*** Records for processing

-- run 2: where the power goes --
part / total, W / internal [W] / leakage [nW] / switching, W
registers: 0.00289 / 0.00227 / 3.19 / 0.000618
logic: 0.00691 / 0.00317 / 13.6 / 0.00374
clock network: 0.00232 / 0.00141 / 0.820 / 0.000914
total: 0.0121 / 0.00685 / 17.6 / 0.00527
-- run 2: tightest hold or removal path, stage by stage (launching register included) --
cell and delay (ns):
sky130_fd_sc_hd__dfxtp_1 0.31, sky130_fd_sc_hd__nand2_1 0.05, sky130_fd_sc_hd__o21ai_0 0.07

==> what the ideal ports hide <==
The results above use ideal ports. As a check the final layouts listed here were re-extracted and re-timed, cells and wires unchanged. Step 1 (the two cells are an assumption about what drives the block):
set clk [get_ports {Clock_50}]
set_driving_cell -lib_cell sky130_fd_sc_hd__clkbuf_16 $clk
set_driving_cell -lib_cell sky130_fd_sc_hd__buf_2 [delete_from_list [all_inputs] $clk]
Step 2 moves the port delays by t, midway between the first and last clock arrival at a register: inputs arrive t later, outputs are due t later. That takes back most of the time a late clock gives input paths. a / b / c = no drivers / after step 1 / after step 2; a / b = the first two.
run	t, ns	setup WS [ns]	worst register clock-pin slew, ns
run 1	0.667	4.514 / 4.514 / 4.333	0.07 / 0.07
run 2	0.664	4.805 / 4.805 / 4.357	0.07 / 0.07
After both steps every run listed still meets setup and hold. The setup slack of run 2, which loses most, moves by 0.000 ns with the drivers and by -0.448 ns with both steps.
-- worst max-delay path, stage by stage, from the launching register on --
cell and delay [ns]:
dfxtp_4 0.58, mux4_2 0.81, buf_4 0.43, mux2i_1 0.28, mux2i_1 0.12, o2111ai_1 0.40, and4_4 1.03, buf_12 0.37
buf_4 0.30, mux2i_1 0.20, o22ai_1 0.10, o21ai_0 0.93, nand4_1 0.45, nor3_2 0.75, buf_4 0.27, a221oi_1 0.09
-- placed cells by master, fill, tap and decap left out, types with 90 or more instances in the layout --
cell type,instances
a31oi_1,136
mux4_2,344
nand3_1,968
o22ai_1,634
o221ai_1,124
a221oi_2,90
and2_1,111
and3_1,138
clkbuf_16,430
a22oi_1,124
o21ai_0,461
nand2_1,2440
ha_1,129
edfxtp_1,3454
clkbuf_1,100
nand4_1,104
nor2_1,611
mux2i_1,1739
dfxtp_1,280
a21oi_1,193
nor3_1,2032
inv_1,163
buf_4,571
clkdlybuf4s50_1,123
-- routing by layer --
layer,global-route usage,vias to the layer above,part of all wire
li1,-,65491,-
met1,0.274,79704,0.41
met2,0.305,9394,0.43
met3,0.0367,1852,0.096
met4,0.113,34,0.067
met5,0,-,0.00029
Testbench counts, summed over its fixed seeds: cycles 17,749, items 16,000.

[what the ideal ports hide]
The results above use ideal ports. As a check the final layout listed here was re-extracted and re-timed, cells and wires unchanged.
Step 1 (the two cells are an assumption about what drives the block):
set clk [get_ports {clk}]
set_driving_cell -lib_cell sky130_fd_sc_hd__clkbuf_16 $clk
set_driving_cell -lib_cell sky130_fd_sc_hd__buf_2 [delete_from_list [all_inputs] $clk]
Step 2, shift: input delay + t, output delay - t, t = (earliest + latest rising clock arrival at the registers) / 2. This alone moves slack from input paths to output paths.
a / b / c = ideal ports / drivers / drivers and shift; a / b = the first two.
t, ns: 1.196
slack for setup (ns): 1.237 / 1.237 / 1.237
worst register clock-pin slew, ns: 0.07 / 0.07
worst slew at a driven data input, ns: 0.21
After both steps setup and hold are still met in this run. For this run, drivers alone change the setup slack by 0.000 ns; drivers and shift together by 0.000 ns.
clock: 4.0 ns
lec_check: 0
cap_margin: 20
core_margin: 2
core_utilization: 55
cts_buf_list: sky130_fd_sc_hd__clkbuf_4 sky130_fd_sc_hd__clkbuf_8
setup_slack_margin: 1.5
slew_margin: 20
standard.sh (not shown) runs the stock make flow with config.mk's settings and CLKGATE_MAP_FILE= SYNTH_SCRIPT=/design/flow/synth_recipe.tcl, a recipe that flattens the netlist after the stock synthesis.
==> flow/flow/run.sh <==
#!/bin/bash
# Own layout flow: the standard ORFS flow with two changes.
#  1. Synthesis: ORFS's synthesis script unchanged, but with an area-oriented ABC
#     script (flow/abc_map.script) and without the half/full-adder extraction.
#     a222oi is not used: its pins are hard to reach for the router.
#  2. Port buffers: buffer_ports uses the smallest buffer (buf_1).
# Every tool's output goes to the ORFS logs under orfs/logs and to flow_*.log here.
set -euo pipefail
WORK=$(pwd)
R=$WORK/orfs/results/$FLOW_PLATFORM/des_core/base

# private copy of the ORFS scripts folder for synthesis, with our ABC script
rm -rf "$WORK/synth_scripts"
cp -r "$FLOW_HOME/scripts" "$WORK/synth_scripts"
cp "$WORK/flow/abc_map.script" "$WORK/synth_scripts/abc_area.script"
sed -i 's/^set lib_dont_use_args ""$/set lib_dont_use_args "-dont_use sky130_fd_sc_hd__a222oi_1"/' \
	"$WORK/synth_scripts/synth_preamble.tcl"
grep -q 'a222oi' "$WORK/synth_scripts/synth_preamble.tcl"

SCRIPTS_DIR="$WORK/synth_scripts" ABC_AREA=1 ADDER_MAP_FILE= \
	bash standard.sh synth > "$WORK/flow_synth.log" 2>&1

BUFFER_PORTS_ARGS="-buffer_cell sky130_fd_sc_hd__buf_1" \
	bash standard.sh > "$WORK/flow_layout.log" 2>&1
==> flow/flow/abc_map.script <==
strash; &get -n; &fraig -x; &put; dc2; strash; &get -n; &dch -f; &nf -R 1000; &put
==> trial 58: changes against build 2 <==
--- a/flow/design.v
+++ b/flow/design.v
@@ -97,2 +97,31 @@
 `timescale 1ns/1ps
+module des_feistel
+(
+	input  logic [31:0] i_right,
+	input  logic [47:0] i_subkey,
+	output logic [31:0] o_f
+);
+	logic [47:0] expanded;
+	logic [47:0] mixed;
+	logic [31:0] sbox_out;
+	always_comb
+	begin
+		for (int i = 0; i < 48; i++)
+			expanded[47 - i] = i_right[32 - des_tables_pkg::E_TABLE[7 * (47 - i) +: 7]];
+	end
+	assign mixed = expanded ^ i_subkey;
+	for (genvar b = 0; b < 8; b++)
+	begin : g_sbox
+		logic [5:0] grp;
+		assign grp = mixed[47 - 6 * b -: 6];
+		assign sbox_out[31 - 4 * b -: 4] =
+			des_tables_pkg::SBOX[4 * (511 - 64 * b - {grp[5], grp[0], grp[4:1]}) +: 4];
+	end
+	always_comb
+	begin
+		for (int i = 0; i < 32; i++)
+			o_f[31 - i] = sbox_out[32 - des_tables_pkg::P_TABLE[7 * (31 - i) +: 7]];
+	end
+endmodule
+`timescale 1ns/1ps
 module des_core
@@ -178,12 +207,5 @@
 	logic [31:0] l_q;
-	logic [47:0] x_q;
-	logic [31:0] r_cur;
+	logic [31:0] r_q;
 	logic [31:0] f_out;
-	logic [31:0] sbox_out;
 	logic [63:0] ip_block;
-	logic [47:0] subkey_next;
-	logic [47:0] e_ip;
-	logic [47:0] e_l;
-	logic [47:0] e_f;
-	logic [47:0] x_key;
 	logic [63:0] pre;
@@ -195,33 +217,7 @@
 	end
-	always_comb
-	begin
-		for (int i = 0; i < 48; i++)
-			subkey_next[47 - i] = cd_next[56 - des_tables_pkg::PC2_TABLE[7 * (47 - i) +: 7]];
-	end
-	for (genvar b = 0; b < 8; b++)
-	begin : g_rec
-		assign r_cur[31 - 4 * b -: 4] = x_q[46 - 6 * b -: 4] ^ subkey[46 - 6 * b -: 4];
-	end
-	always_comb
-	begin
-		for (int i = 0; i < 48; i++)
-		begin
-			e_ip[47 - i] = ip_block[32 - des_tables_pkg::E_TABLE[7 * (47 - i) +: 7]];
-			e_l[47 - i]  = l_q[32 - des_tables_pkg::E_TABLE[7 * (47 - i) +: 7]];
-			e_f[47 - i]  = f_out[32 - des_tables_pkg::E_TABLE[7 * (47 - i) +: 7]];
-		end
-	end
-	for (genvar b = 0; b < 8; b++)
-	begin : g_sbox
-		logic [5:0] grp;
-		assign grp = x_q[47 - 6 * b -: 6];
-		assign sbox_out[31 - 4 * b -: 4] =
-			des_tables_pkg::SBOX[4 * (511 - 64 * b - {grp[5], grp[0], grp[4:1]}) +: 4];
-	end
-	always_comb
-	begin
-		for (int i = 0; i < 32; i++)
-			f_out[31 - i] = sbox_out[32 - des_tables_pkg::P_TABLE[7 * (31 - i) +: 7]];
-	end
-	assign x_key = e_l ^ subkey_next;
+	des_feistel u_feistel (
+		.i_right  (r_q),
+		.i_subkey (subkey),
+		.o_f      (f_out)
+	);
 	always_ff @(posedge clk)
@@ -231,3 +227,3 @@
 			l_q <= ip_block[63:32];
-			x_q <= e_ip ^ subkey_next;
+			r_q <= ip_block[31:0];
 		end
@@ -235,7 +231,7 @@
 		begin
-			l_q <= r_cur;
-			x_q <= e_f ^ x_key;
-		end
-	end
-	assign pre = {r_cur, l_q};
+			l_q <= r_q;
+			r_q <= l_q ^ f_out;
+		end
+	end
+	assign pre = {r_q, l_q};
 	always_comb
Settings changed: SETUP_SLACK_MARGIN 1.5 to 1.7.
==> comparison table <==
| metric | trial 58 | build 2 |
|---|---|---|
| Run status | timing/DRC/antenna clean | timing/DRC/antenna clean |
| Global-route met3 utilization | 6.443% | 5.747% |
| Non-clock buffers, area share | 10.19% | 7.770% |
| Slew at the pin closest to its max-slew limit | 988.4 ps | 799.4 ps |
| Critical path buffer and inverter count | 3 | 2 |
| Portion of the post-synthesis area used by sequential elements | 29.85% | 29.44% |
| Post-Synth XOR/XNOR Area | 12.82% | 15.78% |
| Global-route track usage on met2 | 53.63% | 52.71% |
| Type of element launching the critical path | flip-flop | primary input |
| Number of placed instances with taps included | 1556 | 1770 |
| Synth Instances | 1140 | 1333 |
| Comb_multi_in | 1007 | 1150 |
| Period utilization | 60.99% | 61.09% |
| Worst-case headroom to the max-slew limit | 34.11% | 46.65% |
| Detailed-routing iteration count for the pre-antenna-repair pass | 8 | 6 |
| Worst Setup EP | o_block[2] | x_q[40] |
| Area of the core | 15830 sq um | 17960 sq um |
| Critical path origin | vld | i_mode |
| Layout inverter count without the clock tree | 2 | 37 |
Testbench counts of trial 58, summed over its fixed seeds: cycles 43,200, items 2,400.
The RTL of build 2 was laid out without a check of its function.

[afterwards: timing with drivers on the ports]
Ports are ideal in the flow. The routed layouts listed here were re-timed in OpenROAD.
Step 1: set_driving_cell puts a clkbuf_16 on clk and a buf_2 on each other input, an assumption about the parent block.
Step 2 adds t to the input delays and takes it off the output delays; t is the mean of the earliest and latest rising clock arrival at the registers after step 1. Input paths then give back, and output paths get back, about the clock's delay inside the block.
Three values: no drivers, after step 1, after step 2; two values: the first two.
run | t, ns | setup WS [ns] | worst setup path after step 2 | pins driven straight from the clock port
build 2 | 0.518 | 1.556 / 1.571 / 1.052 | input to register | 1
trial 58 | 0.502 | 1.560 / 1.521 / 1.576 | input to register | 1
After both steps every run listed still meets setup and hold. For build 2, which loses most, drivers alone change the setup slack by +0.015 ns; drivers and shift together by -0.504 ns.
From an optimization exercise on the open Yosys and OpenROAD flow, aimed at small area, a short achievable clock period and few clock cycles; shortcuts taken in it are not production practice.
Where RTL was checked, it was by simulation tests only, not by an equivalence proof against the original.

==> flow/design.v <==
module fixed_partition_fit_allocator_unit (
   input  logic        clock,
   input  logic        reset,
   input  logic        csr_wr_en,
   input  logic [0:0]  csr_index,
   input  logic [4:0]  csr_wdata,
   input  logic        req_valid,
   output logic        req_stall,
   input  logic [20:0] req_payload,
   output logic        rsp_valid,
   input  logic        rsp_stall,
   output logic [20:0] rsp_payload
);
   localparam int N = 16;
   function automatic logic [1:0] cmp16(input logic [15:0] a, input logic [15:0] b);
      logic [15:0] g, e;
      g = a & ~b;
      e = ~(a ^ b);
      for (int st = 1; st < 16; st = st * 2)
         for (int k = 0; k < 16; k += 2 * st) begin
            g[k] = g[k+st] | (e[k+st] & g[k]);
            e[k] = e[k+st] & e[k];
         end
      cmp16 = {g[0], e[0]};
   endfunction
   function automatic logic [8:0] sub8(input logic [7:0] a, input logic [7:0] b);
      logic [7:0] g, t, gg, tt, ng, nt;
      g  = ~a & b;                          
      t  = ~a | b;                          
      gg = g;
      tt = t;
      for (int d = 1; d < 8; d = d * 2) begin
         ng = gg;
         nt = tt;
         for (int i = d; i < 8; i++) begin
            ng[i] = gg[i] | (tt[i] & gg[i-d]);
            nt[i] = tt[i] & tt[i-d];
         end
         gg = ng;
         tt = nt;
      end
      sub8[0] = a[0] ^ b[0];
      for (int i = 1; i < 8; i++) sub8[i] = a[i] ^ b[i] ^ gg[i-1];
      sub8[8] = gg[7];
   endfunction
   function automatic logic two16(input logic [15:0] x);
      logic [15:0] a, t;
      a = x;
      t = '0;
      for (int st = 1; st < 16; st = st * 2)
         for (int k = 0; k < 16; k += 2 * st) begin
            t[k] = t[k] | t[k+st] | (a[k] & a[k+st]);
            a[k] = a[k] | a[k+st];
         end
      two16 = t[0];
   endfunction
   logic            pol_next_q;
   logic            pol_bw_q;           
   logic            md_q;               
   logic [4:0]      count_q;
   logic [3:0]      ptr_q;              
   logic [N-1:0]    nf_a_q, nf_e_q;
   logic [N-1:0]    used_q;
   logic [N-1:0]    fresh_q;
   logic [15:0]     size_q [N];
   logic            rf_act_q;
   logic            rf_is_q;            
   logic [15:0]     want_x_q, want_y_q;
   logic [15:0]     size3;              
   logic [2:0]      rf_ph_q;
   logic            need_q;
   logic            v1_q, fe1_q, rf1_q, op1_q;
   logic [N-1:0]    dec1_q;             
   logic [15:0]     w1_q;
   logic [N-1:0]    r1_q;               
   logic            v2_q, gr2_q;
   logic [N-1:0]    pick2_q;            
   logic [15:0]     b2_q;               
   logic            v3_q, gr3_q, bo3_q;
   logic [3:0]      idx3_q;
   logic [7:0]      lo3_q, hi3_q;
   logic freeze, accept, fe_issue, rf_issue;
   logic        in_op;
   logic [3:0]  in_idx;
   logic [15:0] in_w;
   assign in_op  = req_payload[20];
   assign in_idx = req_payload[19:16];
   assign in_w   = req_payload[15:0];
   assign freeze    = v3_q & rsp_stall;
   assign req_stall = freeze | rf_act_q | (req_valid & in_op & need_q);
   assign accept    = req_valid & ~req_stall & ~reset;
   logic [N-1:0] act;
   always_comb
      for (int i = 0; i < N; i++) act[i] = (count_q > 5'(i));
   logic         ld1;                   
   logic         s1_op;
   logic [3:0]   s1_idx;
   logic [15:0]  want;
   logic [1:0]   cr [N];
   logic [1:0]   fcr;
   logic [N-1:0] r1;
   assign ld1    = v1_q & ~op1_q;
   assign s1_op  = ~rf_act_q & in_op;
   assign s1_idx = rf_is_q ? idx3_q : rf_act_q ? lo_idx : in_idx;
   assign want   = (in_w & want_y_q) | want_x_q;
   assign fcr    = cmp16(w1_q, want);
   always_comb
      for (int i = 0; i < N; i++) begin
         logic ge_i, le_i, hi_i;
         cr[i] = (ld1 && dec1_q[i]) ? fcr : cmp16(size_q[i], want);
         ge_i  = cr[i][1] | cr[i][0];
         le_i  = ~cr[i][1];
         hi_i  = (4'(i) > s1_idx);
         r1[i] = s1_op ? (ge_i & act[i]) : ((hi_i ^ md_q) ? ge_i : le_i);
      end
   assign fe_issue = rf_act_q & (rf_ph_q == 3'd0) & ~v1_q & ~v2_q & ~v3_q & ~(&fresh_q);
   assign rf_issue = rf_is_q;
   logic rf_is_d;
   assign rf_is_d = req_valid & in_op & need_q & rf_act_q & (rf_ph_q == 3'd2);
   always_ff @(posedge clock) begin
      if (reset) begin
         v1_q  <= 1'b0;
         fe1_q <= 1'b0;
         rf1_q <= 1'b0;
      end else if (!freeze) begin
         v1_q  <= accept;
         fe1_q <= fe_issue;
         rf1_q <= rf_issue;
      end
   end
   always_ff @(posedge clock)
      if (!freeze) begin
         op1_q  <= s1_op;
         for (int i = 0; i < N; i++) dec1_q[i] <= (s1_idx == 4'(i));
         w1_q   <= want;
         r1_q   <= r1;
      end
   logic [N-1:0] upd2, ld2;
   logic         do_req2;
   assign do_req2 = v1_q & op1_q & ~freeze;
   always_comb
      for (int i = 0; i < N; i++) begin
         upd2[i] = (ld1 | rf1_q) & dec1_q[i];
         ld2[i]  = ld1 & dec1_q[i];
      end
   always_ff @(posedge clock)
      for (int i = 0; i < N; i++)
         if (ld2[i] && !freeze) size_q[i] <= w1_q;
   logic [N-1:0] ord [N];
   for (genvar i = 0; i < N; i++) begin : g_row
      for (genvar j = i + 1; j < N; j++) begin : g_col
         always_ff @(posedge clock) begin
            if (upd2[i])      ord[i][j] <= r1_q[j];
            else if (upd2[j]) ord[i][j] <= r1_q[i];
         end
      end
   end
   logic [N-1:0] fit;
   logic [N-1:0] beats [N];
   logic [N-1:0] win;
   logic         any_fit;
   assign fit     = r1_q & ~used_q;
   assign any_fit = |fit;
   always_comb begin
      for (int i = 0; i < N; i++) beats[i] = '0;
      for (int i = 0; i < N; i++)
         for (int j = i + 1; j < N; j++) begin
            beats[i][j] = nf_a_q[i] | ~nf_e_q[j] | (ord[i][j] & nf_e_q[i]);
            beats[j][i] = ~beats[i][j];
         end
      for (int i = 0; i < N; i++) begin
         win[i] = fit[i];
         for (int j = 0; j < N; j++)
            if (j != i) win[i] = win[i] & (~fit[j] | beats[i][j]);
      end
   end
   logic [N-1:0] win_ge, fit_at, p_at, p_all;
   logic [3:0]   win_idx;
   always_comb begin
      fit_at = fit & nf_a_q;
      p_at   = fit_at;
      p_all  = fit;
      for (int d = 1; d < N; d = d * 2)
         for (int i = N - 1; i >= d; i--) begin
            p_at[i]  = p_at[i]  | p_at[i-d];
            p_all[i] = p_all[i] | p_all[i-d];
         end
      win_ge = p_at[N-1] ? p_at : p_all;
      win_idx = '0;
      for (int i = 0; i < N; i++)
         if (win[i]) win_idx = win_idx | 4'(i);
   end
   always_ff @(posedge clock) begin
      if (reset) used_q <= '0;
      else used_q <= (used_q | (win & {N{do_req2}})) & ~ld2;
   end
   logic [N-1:0] start_therm;
   logic [1:0]   new_pol;
   logic [4:0]   new_count;
   logic         csr_we;
   logic         nf_upd;
   assign csr_we = csr_wr_en & ~reset;
   assign nf_upd = do_req2 & pol_next_q & any_fit;
   always_comb begin
      for (int i = 0; i < N; i++) start_therm[i] = (4'(i) >= ptr_q);
      new_pol   = (csr_index == 1'b0) ? csr_wdata[1:0]
                : {pol_next_q | (pol_bw_q & md_q), pol_bw_q};
      new_count = (csr_index == 1'b1) ? csr_wdata : count_q;
   end
   always_ff @(posedge clock) begin
      if (reset) begin
         pol_next_q <= 1'b0;
         pol_bw_q   <= 1'b0;
         count_q    <= 5'd16;
      end else if (csr_we) begin
         pol_next_q <= (new_pol == 2'd2);
         pol_bw_q   <= new_pol[0];
         count_q    <= new_count;
      end
   end
   logic         csr_d_q;
   logic [N-1:0] s_new;
   logic         nf_new;
   assign s_new  = (pol_next_q && ({1'b0, ptr_q} < count_q)) ? start_therm : '1;
   assign nf_new = ~pol_bw_q;
   always_ff @(posedge clock) begin
      if (reset) csr_d_q <= 1'b0;
      else csr_d_q <= csr_we;
   end
   always_ff @(posedge clock) begin
      if (reset) begin
         ptr_q  <= 4'd0;
         nf_a_q <= '1;
         nf_e_q <= '1;
      end else if (csr_d_q) begin
         nf_a_q <= {N{nf_new}} & s_new;
         nf_e_q <= {N{~nf_new}} | s_new;
      end else if (nf_upd) begin
         ptr_q  <= win_idx;
         nf_a_q <= win_ge;
         nf_e_q <= win_ge;
      end
   end
   always_ff @(posedge clock) begin
      if (reset) begin
         md_q    <= 1'b0;
         fresh_q <= '0;
      end else if (csr_we && new_pol[0] && (new_pol[1] != md_q)) begin
         md_q    <= new_pol[1];
         fresh_q <= '0;
      end else begin
         fresh_q <= fresh_q | upd2;
      end
   end
   logic [N-1:0] stale, stale_lo;
   logic         two_nx, below;
   logic [3:0]   lo_idx;
   always_comb begin
      stale = ~fresh_q;
      below = 1'b0;
      for (int i = 0; i < N; i++) begin
         stale_lo[i] = stale[i] & ~below;
         below       = below | stale[i];
      end
      two_nx = two16(~(fresh_q | upd2));
      lo_idx = '0;
      for (int i = 0; i < N; i++)
         if (stale_lo[i]) lo_idx = lo_idx | 4'(i);
   end
   always_ff @(posedge clock) begin
      if (reset) begin
         rf_act_q <= 1'b0;
         rf_is_q  <= 1'b0;
         want_x_q <= '0;
         want_y_q <= '1;
         rf_ph_q  <= 3'd0;
         need_q   <= 1'b0;
      end else begin
         need_q   <= (csr_we ? new_pol[0] : pol_bw_q)
                     & (two_nx | (csr_we & new_pol[0] & (new_pol[1] != md_q)));
         rf_act_q <= req_valid & in_op & need_q;
         rf_is_q  <= rf_is_d;
         want_x_q <= {16{rf_is_d}} & size3;
         want_y_q <= {16{~rf_is_d}} | size3;
         if (!rf_act_q || rf_ph_q == 3'd4) rf_ph_q <= 3'd0;
         else if (rf_ph_q != 3'd0 || fe_issue) rf_ph_q <= rf_ph_q + 3'd1;
      end
   end
   always_ff @(posedge clock) begin
      if (reset) v2_q <= 1'b0;
      else if (!freeze) v2_q <= v1_q;
   end
   always_ff @(posedge clock)
      if (!freeze) begin
         gr2_q   <= ~op1_q | any_fit;
         pick2_q <= op1_q ? win : dec1_q;
         b2_q    <= (op1_q & any_fit) ? w1_q : 16'd0;
      end
   logic [3:0]  idx3;
   always_comb begin
      idx3  = '0;
      size3 = '0;
      for (int i = 0; i < N; i++) begin
         if (pick2_q[i]) idx3 = idx3 | 4'(i);
         size3 = size3 | (size_q[i] & {16{pick2_q[i]}});
      end
   end
   always_ff @(posedge clock) begin
      if (reset) v3_q <= 1'b0;
      else if (!freeze) v3_q <= v2_q;
   end
   logic [8:0] lo3, hi3;
   assign lo3 = sub8(size3[7:0], b2_q[7:0]);
   assign hi3 = sub8(size3[15:8], b2_q[15:8]);
   always_ff @(posedge clock)
      if (!freeze) begin
         gr3_q  <= gr2_q;
         idx3_q <= idx3;
         lo3_q  <= lo3[7:0];
         bo3_q  <= lo3[8];
         hi3_q  <= hi3[7:0];
      end
   logic [8:0] hi4;
   assign hi4 = sub8(hi3_q, {7'd0, bo3_q});
   assign rsp_valid   = v3_q;
   assign rsp_payload = {gr3_q, idx3_q, hi4[7:0], lo3_q};
endmodule
Settings: LEC_CHECK=0, CAP_MARGIN=20, CORE_MARGIN=2, CORE_UTILIZATION=40, PLACE_DENSITY=0.6, SETUP_SLACK_MARGIN=1.9, SLEW_MARGIN=20; clock period 5.0 ns.
standard.sh (not shown) runs the stock make flow with config.mk's settings and CLKGATE_MAP_FILE= SYNTH_SCRIPT=/design/flow/synth_recipe.tcl, a recipe that flattens the netlist after the stock synthesis.
==> flow/flow/run.sh <==
#!/bin/bash
# Layout flow: the standard flow (standard.sh) with one change: the
# port buffers are buf_4 cells instead of the default delay buffers.
# Synthesis and everything else are the standard flow's.
set -o pipefail
export BUFFER_PORTS_ARGS="-buffer_cell sky130_fd_sc_hd__buf_4"
bash standard.sh > standard.log 2>&1
status=$?
echo "standard.sh exit $status"
exit $status
Edit:
--- a/flow/design.v
+++ b/flow/design.v
@@ -57,11 +57,11 @@
    logic            pol_next_q;
    logic            pol_bw_q;           
    logic            md_q;               
    logic [4:0]      count_q;
    logic [3:0]      ptr_q;              
-   logic [N-1:0]    nf_a_q, nf_e_q;
+   logic [N-1:0]    nf_a_q, nf_b_q, nf_e_q;
    logic [N-1:0]    used_q;
    logic [N-1:0]    fresh_q;
    logic [15:0]     size_q [N];
    logic            rf_act_q;
    logic            rf_is_q;            
@@ -163,11 +163,11 @@
    assign any_fit = |fit;
    always_comb begin
       for (int i = 0; i < N; i++) beats[i] = '0;
       for (int i = 0; i < N; i++)
          for (int j = i + 1; j < N; j++) begin
-            beats[i][j] = nf_a_q[i] | ~nf_e_q[j] | (ord[i][j] & nf_e_q[i]);
+            beats[i][j] = nf_a_q[i] | nf_b_q[j] | (ord[i][j] & nf_e_q[i]);
             beats[j][i] = ~beats[i][j];
          end
       for (int i = 0; i < N; i++) begin
          win[i] = fit[i];
          for (int j = 0; j < N; j++)
@@ -229,17 +229,20 @@
    end
    always_ff @(posedge clock) begin
       if (reset) begin
          ptr_q  <= 4'd0;
          nf_a_q <= '1;
+         nf_b_q <= '0;
          nf_e_q <= '1;
       end else if (csr_d_q) begin
          nf_a_q <= {N{nf_new}} & s_new;
+         nf_b_q <= {N{nf_new}} & ~s_new;
          nf_e_q <= {N{~nf_new}} | s_new;
       end else if (nf_upd) begin
          ptr_q  <= win_idx;
          nf_a_q <= win_ge;
+         nf_b_q <= ~win_ge;
          nf_e_q <= win_ge;
       end
    end
    always_ff @(posedge clock) begin
       if (reset) begin
=> The changed run finished with timing, DRC and antenna clean; final area barely changes; global-route usage drops by 1.2 points; count of clock-buffer cells in the layout drops by 4; setup slack gains 59 ps; sequential share of layout area climbs by 0.66 points; hold slack loses 11 ps; flip-flop and latch count climbs by 14; clock skew climbs by 13 ps.
Testbench counts after the change, summed over its fixed seeds: cycles 5,056.
Function not checked in the first run of this note: the RTL went through the layout flow alone.

-- re-timing with driven ports --
In the flow no input, the clock included, has a driving cell. The finished layouts below were timed again as built, in two steps.
Step 1 assumes that a clkbuf_16 drives the clock port and a buf_2 every other input.
Step 2 also shifts input and output timing later by t, the mid clock arrival at the registers, as if the neighbouring blocks saw the same clock.
Slacks: ideal / step 1 / step 2; pairs: ideal / step 1.
| run | t, ns | setup slack, ns | worst hold slack (ns) | clock arrival spread, ns |
|---|---|---|---|---|
| the first run | 0.700 | 1.795 / 1.724 / 1.221 | 0.425 / 0.425 / 0.425 | 0.031 / 0.031 |
| the second run | 0.699 | 1.854 / 1.787 / 1.270 | 0.415 / 0.415 / 0.415 | 0.036 / 0.036 |
After both steps setup and hold are still met in every run listed. For the second run, which loses most, drivers alone change the setup slack by -0.067 ns; drivers and shift together by -0.584 ns.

******

• _Goal of the exercise_
Scan the lines above for "clean | timing/DRC/antenna clean |" and for "Step 1: set_driving_cell". Repeat exactly the line holding each of them and every line in between.

• _Written solution_
| Run status | timing/DRC/antenna clean | timing/DRC/antenna clean |
| Global-route met3 utilization | 6.443% | 5.747% |
| Non-clock buffers, area share | 10.19% | 7.770% |
| Slew at the pin closest to its max-slew limit | 988.4 ps | 799.4 ps |
| Critical path buffer and inverter count | 3 | 2 |
| Portion of the post-synthesis area used by sequential elements | 29.85% | 29.44% |
| Post-Synth XOR/XNOR Area | 12.82% | 15.78% |
| Global-route track usage on met2 | 53.63% | 52.71% |
| Type of element launching the critical path | flip-flop | primary input |
| Number of placed instances with taps included | 1556 | 1770 |
| Synth Instances | 1140 | 1333 |
| Comb_multi_in | 1007 | 1150 |
| Period utilization | 60.99% | 61.09% |
| Worst-case headroom to the max-slew limit | 34.11% | 46.65% |
| Detailed-routing iteration count for the pre-antenna-repair pass | 8 | 6 |
| Worst Setup EP | o_block[2] | x_q[40] |
| Area of the core | 15830 sq um | 17960 sq um |
| Critical path origin | vld | i_mode |
| Layout inverter count without the clock tree | 2 | 37 |
Testbench counts of trial 58, summed over its fixed seeds: cycles 43,200, items 2,400.
The RTL of build 2 was laid out without a check of its function.

[afterwards: timing with drivers on the ports]
Ports are ideal in the flow. The routed layouts listed here were re-timed in OpenROAD.
Step 1: set_driving_cell puts a clkbuf_16 on clk and a buf_2 on each other input, an assumption about the parent block.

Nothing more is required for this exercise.